Fungsi sebagai nunas pasupati ini memang berkaitan erat
dengan sejarah pura ini. Kendati belum benderang benar, menurut cerita lisan
yang berkembang di masyarakat setempat, awalnya daerah yang kini bernama
Sawangan itu bernama Kedok Lang Dukuh. Kala itulah, Ida Ratu Manik Maketel dari
Dalem Ped Nusa Penida beryoga di bawah pohon Taru Mas yang kini berada di bawah
tebing. Selang beberapa lama datanglah Ida Ratu Ayu Manik Mataum dari Pasar
Agung, Besakih. Kedua bersaudara ini kemudian membangun parahyangan (tempat suci).
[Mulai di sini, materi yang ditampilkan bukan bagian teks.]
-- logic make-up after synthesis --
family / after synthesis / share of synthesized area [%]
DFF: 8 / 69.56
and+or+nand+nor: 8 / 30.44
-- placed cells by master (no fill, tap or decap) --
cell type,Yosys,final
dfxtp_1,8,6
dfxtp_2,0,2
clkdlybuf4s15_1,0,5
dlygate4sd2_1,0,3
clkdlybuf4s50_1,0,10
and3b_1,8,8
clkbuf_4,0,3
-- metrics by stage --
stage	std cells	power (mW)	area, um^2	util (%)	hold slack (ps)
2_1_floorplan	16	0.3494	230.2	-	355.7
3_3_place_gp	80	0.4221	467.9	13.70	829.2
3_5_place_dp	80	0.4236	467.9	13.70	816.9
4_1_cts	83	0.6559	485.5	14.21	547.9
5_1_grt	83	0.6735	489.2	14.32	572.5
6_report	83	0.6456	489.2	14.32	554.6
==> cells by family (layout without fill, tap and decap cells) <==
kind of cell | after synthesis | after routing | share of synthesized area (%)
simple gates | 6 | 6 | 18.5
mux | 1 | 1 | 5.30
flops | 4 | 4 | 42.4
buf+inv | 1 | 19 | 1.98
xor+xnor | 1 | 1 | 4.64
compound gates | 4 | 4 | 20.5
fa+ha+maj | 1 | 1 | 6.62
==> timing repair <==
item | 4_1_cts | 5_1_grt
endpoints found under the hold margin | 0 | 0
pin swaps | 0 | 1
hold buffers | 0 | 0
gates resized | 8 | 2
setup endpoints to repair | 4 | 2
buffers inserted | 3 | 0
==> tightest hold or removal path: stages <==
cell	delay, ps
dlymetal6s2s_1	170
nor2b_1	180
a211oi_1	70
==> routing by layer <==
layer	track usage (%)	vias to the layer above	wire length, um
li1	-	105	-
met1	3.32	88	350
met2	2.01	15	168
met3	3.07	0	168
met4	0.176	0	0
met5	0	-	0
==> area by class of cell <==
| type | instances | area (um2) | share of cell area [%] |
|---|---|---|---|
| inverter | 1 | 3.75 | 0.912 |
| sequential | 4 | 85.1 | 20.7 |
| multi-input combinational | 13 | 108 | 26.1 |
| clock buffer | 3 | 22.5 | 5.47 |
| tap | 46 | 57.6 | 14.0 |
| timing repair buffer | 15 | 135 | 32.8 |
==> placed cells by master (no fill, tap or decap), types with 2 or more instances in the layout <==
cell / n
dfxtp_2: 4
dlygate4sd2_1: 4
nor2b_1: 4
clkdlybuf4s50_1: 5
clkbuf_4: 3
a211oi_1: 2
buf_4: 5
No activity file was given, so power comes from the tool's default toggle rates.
==> run.sh <==
#!/bin/bash
# OpenROAD 26Q1-2900-gdf79404cd8, Yosys 0.63+post, stock flow scripts
make -C /OpenROAD-flow-scripts/flow DESIGN_CONFIG=/design/flow/config.mk WORK_HOME=/design/flow/orfs finish
==> config.mk <==
export PLATFORM = sky130hd
export DESIGN_NAME = top_module
export DESIGN_NICKNAME = top_module
export VERILOG_FILES = /design/flow/design.v
export SDC_FILE = /design/flow/constraint.sdc
export NUM_CORES = 4
export LEC_CHECK = 1
export CORE_AREA = 10 10 88 88
export DIE_AREA = 0 0 98 98
==> constraint.sdc <==
current_design top_module

set clk_period 7.7
set clk_io_pct 0.2

create_clock -name clk0 -period $clk_period

set non_clock_inputs [all_inputs -no_clocks]
set_input_delay [expr $clk_period * $clk_io_pct] -clock clk0 $non_clock_inputs
set_output_delay [expr $clk_period * $clk_io_pct] -clock clk0 [all_outputs]
`/design/flow/design.v`:
```
`timescale 1ns / 1ps
module dma_input_bridge #(
    parameter DATA_W = 8,
    parameter ADDR_W = 12
)(
    input  wire                 clk,
    input  wire                 reset,
    input  wire [DATA_W-1:0]    s_axis_tdata,
    input  wire                 s_axis_tvalid,
    input  wire                 s_axis_tlast,
    output wire                 s_axis_tready,
    input  wire                 active_in_buf,  
    output reg  [ADDR_W-1:0]    bufA_addr,
    output reg  [DATA_W-1:0]    bufA_data,
    output reg                  bufA_we,
    output reg  [ADDR_W-1:0]    bufB_addr,
    output reg  [DATA_W-1:0]    bufB_data,
    output reg                  bufB_we,
    output reg                  dma_done
);
    assign s_axis_tready = 1'b1;
    always @(posedge clk or posedge reset) begin
        if (reset) begin
            bufA_addr <= 0;
            bufB_addr <= 0;
            bufA_we   <= 0;
            bufB_we   <= 0;
            dma_done  <= 0;
        end else begin
            bufA_we  <= 0;
            bufB_we  <= 0;
            dma_done <= 0;
            if (s_axis_tvalid) begin
                if (active_in_buf == 1'b0) begin
                    bufA_data <= s_axis_tdata;
                    bufA_we   <= 1'b1;
                    bufA_addr <= bufA_addr + 1'b1;
                end else begin
                    bufB_data <= s_axis_tdata;
                    bufB_we   <= 1'b1;
                    bufB_addr <= bufB_addr + 1'b1;
                end
                if (s_axis_tlast) begin
                    dma_done  <= 1'b1;
                    bufA_addr <= 0;
                    bufB_addr <= 0;
                end
            end
        end
    end
endmodule
```
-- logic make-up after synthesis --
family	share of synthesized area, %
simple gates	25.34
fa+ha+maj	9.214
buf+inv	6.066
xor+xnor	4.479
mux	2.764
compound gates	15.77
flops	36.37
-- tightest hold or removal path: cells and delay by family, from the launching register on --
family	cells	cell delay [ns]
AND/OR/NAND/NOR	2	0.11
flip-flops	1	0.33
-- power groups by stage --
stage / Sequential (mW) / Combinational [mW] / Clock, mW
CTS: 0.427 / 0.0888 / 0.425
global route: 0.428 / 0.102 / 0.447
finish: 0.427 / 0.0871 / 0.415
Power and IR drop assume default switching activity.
## ./design.v

```verilog
module line_buffer #(
    parameter DATA_WIDTH = 8,
    parameter IMG_WIDTH  = 224
)(
    input  wire clk,
    input  wire ce,             
    input  wire [DATA_WIDTH-1:0] din,
    output wire [DATA_WIDTH-1:0] dout
);
    reg [DATA_WIDTH-1:0] ram [0:IMG_WIDTH-1];
    reg [10:0] rd_ptr = 0;
    always @(posedge clk) begin
        if (ce) begin
            dout <= ram[rd_ptr];
            ram[rd_ptr] <= din;
            if (rd_ptr == IMG_WIDTH - 1)
                rd_ptr <= 0;
            else
                rd_ptr <= rd_ptr + 1;
        end
    end
endmodule
```

## ./run.sh

```bash
#!/bin/bash
# OpenROAD 26Q1-2900-gdf79404cd8, Yosys 0.63+post, stock flow scripts
make -C /OpenROAD-flow-scripts/flow DESIGN_CONFIG=/design/flow/config.mk WORK_HOME=/design/flow/orfs finish
```

## ./config.mk

```make
export PLATFORM = sky130hd
export DESIGN_NAME = line_buffer
export DESIGN_NICKNAME = line_buffer
export VERILOG_FILES = /design/flow/design.v
export SDC_FILE = /design/flow/constraint.sdc
export NUM_CORES = 4
export LEC_CHECK = 1
export CORE_UTILIZATION = 50
```

## ./constraint.sdc

```tcl
current_design line_buffer

set clk_period 46.2
set clk_io_pct 0.2

create_clock -name clk0 -period $clk_period [get_ports {clk}]

set non_clock_inputs [all_inputs -no_clocks]
set_input_delay [expr $clk_period * $clk_io_pct] -clock clk0 $non_clock_inputs
set_output_delay [expr $clk_period * $clk_io_pct] -clock clk0 [all_outputs]
```

==> results.yml <==
# implementation run metrics
yosys:
  synthXorXnorAreaFrac_pct: 0.112
  synth_cell_type_count: 60
  synth-seq-cells: 1811
  synth-cells-yosys: 3257
  synth-adder-area-share_pct: 0.0711
  syn-mean-instance-area_um2: 21.6
  synth.largest_area_cell: "edfxtp_1"
  synth_area_um2: 70400
  synth.area.top_cells: "edfxtp_1 77%, mux4_2 15%, nor2_1 1.3%"
  synth_largest_type_area_fraction_pct: 77.3
  synth_top_flop_cell: "edfxtp_1"
  async_sr_flop_fraction_pct: 0
  netlist_logic_family_top: "multiplexers"
  enable_flop_cells: 1811
  yosys.stat.chipArea_um2: 70400
  synthMuxAreaShare_pct: 16.1
  postSynthCellCount: 3257
  ys_sh_aoi_pct: 2.01
  yosysWarningCount: 2
  postSynthSeqShare_pct: 77.3
  simple_gate_area_share_pct: 2.97
critical_path:
  timing.reg2reg.worst_path_depth: 9
  crit_fanout: 33
  timing.reg2reg.setup_slack_ns: 40.90
  worstPathCellList: "buf_2 -> buf_4 -> nand3_1 -> buf_4 -> nor2_1"
  timing.critical_path.slowest_cell_delay_ns: 0.74
  critical_path_arrival_ns: 11.80
  setup.worst_path.class: "primary input to flip-flop"
  worst-endpoint-required_ns: 46.64
  worst_r2r_endpoint: "dout[2]$_DFFE_PP_"
  kind_of_launch_point_of_the_worst_setup_path: "primary input"
  end_kind: "flip-flop"
  critical_path.slowest_cell: "nand3_1"
  reg2reg_from: "rd_ptr[0]$_SDFFCE_PN0P_"
  critical_path.most_common_cell: "buf_4"
routing:
  first_pass_iters: 5
  drt-wirelength-per-cell_um: 34.4
  vias_per_cell: 6.31
  vias: 34100
  route.final.wire_length_um: 186000
  drt_iter0_markers: 2353
  final_antenna_net_count: 0
  drc_errors: 0
global_routing:
  grt_antenna_before_repair: 6
  gr-total-overflow: 0
  grt_max_degree: 119
  grt_util_overall_pct: 30.6
  grt_pass1_wl_um: 268000
  first_global_vias: 39000
power_and_ir_drop:
  power.ir.vdd_worst_mv: 0.0504
  power_per_cell_area_nw_per_um2: 45.2
  p_leak_uw: 0.0243
sta:
  timing.fmax_ghz: 0.0880
  fin_tns_setup_ns: 0
  slew_limit_headroom_pct: 23.3
  final_max_slew_viol_count: 0
  setup_ws_ns: 34.84
  final_period_minus_worst_setup_slack_ns: 11.36
  report.final.hold_viol_count: 0
  worst_clock_skew_ns: 0.0405
  setup_violations: 0
  worstMarginPinSlew_ns: 1.14
  final_min_period_over_clock_period_pct: 24.6
  setup_repair_after_global_routing_missed_its_margin: "no"
clocking:
  clkSlewWorstSetupHoldPaths_ns: 0.06
  clock_insertion_delay_worst_skew_ns: 0.81
  cts_resized: 0
  cts_setup_buffers: 0
  postCtsHoldBufs: 0
  numClockSinks: 1811
  cts_buffers: 181
  h-tree-depth: 4
  cts_tree: "done"
  root_buffer: "clkbuf_16"
  max-clock-path-buffers: 3
placed_design:
  dp_hpwl_um: 114000
  post-place-cells: 5061
  gp_routability_congestion: 0.954
  place.port_buffers: 17
  pre_cts_slack_ns: 34.09
floorplan:
  placeableCoreArea_um2: 140000
  die_outline_area_um2: 142000
  fp-row-count: 137
  num_io_pins: 18
  floorplan.initialDensity_pct: 50.4
  chipHeight_um: 377
  die_width_um: 377
run:
  warning_count: 32
  drv.max_cap_violation_count: 0
min_path:
  min_path_cells: 1
  holdCritPathClass: "flip-flop to flip-flop"
  hold_path_end: "rd_ptr[10]$_SDFFCE_PN0P_"
  hold_start: "rd_ptr[10]$_SDFFCE_PN0P_"
finish:
  post_route_cells_drive_above_1_share_pct: 25.1
  fillCellCount: 10000
  seq_area_um2: 54400
  logic_area_um2: 15000
  final_non_filler_cell_total: 5396
  layout-area-overhead-vs-synth_pct: 12.1
status:
  status: "finished, final reports clean"
## layer usage
| layer | vias to the layer above | global-route usage (%) | routed length, um |
|---|---|---|---|
| li1 | 13900 | - | - |
| met2 | 2808 | 41.3 | 84800 |
| met3 | 314 | 26.9 | 36800 |
| met1 | 17000 | 38.7 | 57300 |
| met5 | - | 2.88 | 567 |
| met4 | 26 | 7.65 | 6090 |
### flow/run.sh
#!/bin/bash
# OpenROAD 26Q1-2900-gdf79404cd8, Yosys 0.63+post, stock flow scripts
make -C /OpenROAD-flow-scripts/flow DESIGN_CONFIG=/design/flow/config.mk WORK_HOME=/design/flow/orfs finish
### flow/config.mk
export PLATFORM = sky130hd
export DESIGN_NAME = MUX4X32
export DESIGN_NICKNAME = MUX4X32
export VERILOG_FILES = /design/flow/design.v
export SDC_FILE = /design/flow/constraint.sdc
export NUM_CORES = 4
export LEC_CHECK = 1
export CORE_AREA = 10 10 76 76
export DIE_AREA = 0 0 86 86
### flow/constraint.sdc
current_design MUX4X32

set clk_period 1.0
set clk_io_pct 0.2

create_clock -name clk0 -period $clk_period

set non_clock_inputs [all_inputs -no_clocks]
set_input_delay [expr $clk_period * $clk_io_pct] -clock clk0 $non_clock_inputs
set_output_delay [expr $clk_period * $clk_io_pct] -clock clk0 [all_outputs]
### flow/design.v
`timescale 1ns / 1ps
module MUX4X32 (A0, A1, A2, A3, S, Y);
input [31:0] A0, A1, A2, A3;
input [1:0] S;
output [31:0] Y;
function [31:0] select;
input [31:0] A0, A1, A2, A3;
input [1:0] S;
case(S)
2'b00: select = A0;
2'b01: select = A1;
2'b10: select = A2;
2'b11: select = A3;
endcase
endfunction
assign Y = select (A0, A1, A2, A3, S);
endmodule
==> impl_metrics.yaml <==
# physical design summary
status:
  violations: "setup timing"
  outcome: "finished with violations"
timing:
  fin_ws_ps: -371
  maxSlewHeadroom: 0.930
  tightestPinTransition_ps: 105
  grt_setup_unrepaired: "yes"
  finalCritPeriodShare: 1.37
  whs_ps: 777
  fmax_mhz: 730
  finalSetupTns_ps: -9640
  finalHoldViolCount: 0
  slew_violations: 0
  finalSetupViolations: 32
  min_period_ps: 1370
synth:
  top_area_cell: "mux4_2"
  avgSynthCellArea_um2: 20.9
  top_cell_area_share: 0.829
  mux_area_frac: 0.894
  synthTopCellsByArea: "mux4_2 83%, buf_12 7.4%, mux4_1 6.5%"
  yosysUniqueCellTypes: 5
  syn_inst: 39
  ys_cells: 39
  synth-compound-area-share: 0
  top_logic_kind: "multiplexers"
  common_cells: "30 x mux4_2, 3 x buf_12, 3 x buf_2"
  ys_area_um2: 815
  synth-xor-area-share: 0
  syn-cell-area_um2: 815
  yosysSeqAreaShare: 0
  simple_gate_area_frac: 0
  ys_warn_count: 1
  fa_ha_area_frac: 0
  synth_dominant_cell_count: "mux4_2"
die:
  dieArea_um2: 7400
  die_w_um: 86
  core_um2: 4120
  fp_util: 0.198
  pin_count: 162
  rows: 23
  die_height_um: 86
global_route:
  antenna_found_initial: 2
  track_usage: 0.160
  grt_pass1_vias: 1476
  grt_max_degree: 17
  grt_pass1_wl_um: 8910
  overflow: 0
cells_and_area:
  seq_cell_count: 0
  fin_cells: 261
  clockBufferCount: 0
  synthToLayoutAreaGrowth_pct: 190
  drive_gt1_frac: 0.388
  final_util: 0.575
  seq_area_um2: 0
worst_setup_path:
  crit_required_ps: 800
  crit_path_max_incr_delay_ps: 490
  end_kind: "output pin"
  cp-start-kind: "primary input"
  startpoint: "S[0]"
  cp_max_fo: 5
  endpoint: "Y[6]"
  crit_top_cell: "buf_12"
  critical_path.slowest_cell: "mux4_2"
  crit_chain: "buf_12 -> buf_12 -> buf_8 -> mux4_2 -> buf_2"
  crit_type: "primary input to output pin"
  critPathArrivalTime_ps: 1170
place:
  hpwl_um: 5300
  dp_cells: 247
  gp_congestion: 0.885
  io_buffers: 162
power_and_ir_drop:
  clock_power_share: 0
  p_leak_nw: 1.17
  p_sw_frac: 0.255
  p_per_area_nw_per_um2: 366
  p_total_mw: 0.867
  p_sw_mw: 0.221
  max-vdd-ir-drop_uv: 163
  p_seq_frac: 0
  p_comb_frac: 1.000
  intPower_mw: 0.646
flow_run:
  log.warning_count: 36
  drv_cap: 0
route:
  viasPerCell: 4.75
  drc: 0
  detail-route-antenna-nets: 0
  wl_per_cell_um: 23.4
  drt-met1-wl_um: 1960
  wl_um: 6100
  route.vias.total: 1239
  first_pass_iters: 4
  wl_met2_um: 3240
  wl_met3_um: 882
  drt-initial-drc-count: 26
  highest_layer: "met4"
min_path:
  hp-class: "primary input to output pin"
clock_tree:
  ctsHoldBuffers: 0
==> cell families (layout without fill, tap and decap cells) <==
logic type	count (synthesis)	count (layout)
buffers and inverters	7	177
other	0	2
multiplexers	32	32
==> layer usage <==
metal  GRT usage  vias to the layer above
met1       0.168                      584
met2       0.287                      101
li1            -                      552
met5           0                        -
met4     0.00599                        0
met3      0.0906                        2
==> cells in the final DEF (no fill, tap or decap), drive strengths merged <==
cell type | Yosys | routed
bufbuf | 0 | 1
mux4 | 32 | 32
diode | 0 | 2
buf | 7 | 48
dlymetal6s2s | 0 | 2
dlygate4sd2 | 0 | 126
==> power groups by stage <==
stage	combinational [mW]	clock (mW)	sequential, mW
CTS	0.878	0	0
global route	0.936	0.000000267	0
finish	0.867	0.000000267	0
==> repair_timing <==
action	CTS	global route
resized	243	4
buffers inserted	7	1
hold endpoints to repair	0	0
cloned	4	0
endpoints found under the setup margin	32	32
==> worst min path at each step <==
stage | cells after the start | end | startpoint | slack [ps]
4_1_cts | 3 | Y[30] | A2[30] | 890
5_1_grt | 3 | Y[30] | A0[30] | 810
6_report | 3 | Y[30] | A0[30] | 780
==> worst max-delay path: cells and delay by family <==
family / cells / cell delay, ps
multiplexers: 1 / 490
buffers and inverters: 4 / 480
==> through the flow <==
step / area (um^2) / setup WS (ps)
finish: 2370 / -371
global route: 2370 / -395
CTS: 2340 / -362
detailed placement: 2470 / -909
global placement: 2470 / -909
floorplan: 823 / -91.6
==> final cells by class <==
class                           instances  area (um^2)
Timing Repair Buffer                  177         1580
Antenna cell                            2         5.00
Tap cell                               50         62.6
Fill cell                             414         1750
Multi-Input combinational cell         32          721
Power is estimated from default activity; no workload was simulated.
$ cat design/flow/config.mk
export PLATFORM = sky130hd
export DESIGN_NAME = INSTMEM
export DESIGN_NICKNAME = INSTMEM
export VERILOG_FILES = /design/flow/design.v
export SDC_FILE = /design/flow/constraint.sdc
export NUM_CORES = 4
export LEC_CHECK = 1
export CORE_AREA = 10 10 78 78
export DIE_AREA = 0 0 88 88
$ cat design/flow/constraint.sdc
current_design INSTMEM

set clk_period 4.2
set clk_io_pct 0.2

create_clock -name clk0 -period $clk_period

set non_clock_inputs [all_inputs -no_clocks]
set_input_delay [expr $clk_period * $clk_io_pct] -clock clk0 $non_clock_inputs
set_output_delay [expr $clk_period * $clk_io_pct] -clock clk0 [all_outputs]
$ cat design/flow/design.v
`timescale 1ns / 1ps
module INSTMEM(Addr,Inst); 
input[31:0]Addr;
output[31:0]Inst;
wire[31:0]Rom[31:0];
assign Rom[5'h00]=32'h20010008; 
assign Rom[5'h01]=32'h3402000C; 
assign Rom[5'h02]=32'h00221820; 
assign Rom[5'h03]=32'h00412022; 
assign Rom[5'h04]=32'h00222824; 
assign Rom[5'h05]=32'h00223025; 
assign Rom[5'h06]=32'h14220001; 
assign Rom[5'h07]=32'hXXXXXXXX;
assign Rom[5'h08]=32'b01110000001000100111100000000010; 
assign Rom[5'h09]=32'h10220002; 
assign Rom[5'h0A]=32'h0800000c; 
assign Rom[5'h0B]=32'hXXXXXXXX;
assign Rom[5'h0C]=32'b00000000001000101000000000100011; 
assign Rom[5'h0D]=32'hAD02000A; 
assign Rom[5'h0E]=32'h8D04000A; 
assign Rom[5'h0F]=32'h10440002; 
assign Rom[5'h10]=32'hXXXXXXXX;
assign Rom[5'h11]=32'hXXXXXXXX;
assign Rom[5'h12]=32'b10100100000100000000000000001100; 
assign Rom[5'h13]=32'h30470009; 
assign Rom[5'h14]=32'b00000000100000100011100000000100; 
assign Rom[5'h15]=32'b00000000001000100100000000101010; 
assign Rom[5'h16]=32'b00000000001000100100100000101010; 
assign Rom[5'h17]=32'b00000000011000100101000000100110; 
assign Rom[5'h18]=32'b00111000010010110000000000111111; 
assign Rom[5'h19]=32'b00111100000011000000000000001111; 
assign Rom[5'h1A]=32'b00000001100010100110100000100111; 
assign Rom[5'h1B]=32'b00101000001011100000000000010000; 
assign Rom[5'h1C]=32'b00011000000000010000000000000001; 
assign Rom[5'h1D]=32'h44444444;
assign Rom[5'h1E]=32'b00000000010001110111100000100001; 
assign Rom[5'h1F]=32'hXXXXXXXX;
assign Inst=Rom[Addr[6:2]];
endmodule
Sampai suatu ketika datanglah mahakawi-wiku suci Danghyang Nirartha. Dalam
perjalanan dari Tanjung Benoa serta Geger, sang rsi suci itu kemudian melihat
sebongkah batu bersinar menyerupai api. Batu itu pun didekati dan diberi nama
Karang Geni. Dari nama Karang Geni ini kemudian berubah menjadi Karang Boma.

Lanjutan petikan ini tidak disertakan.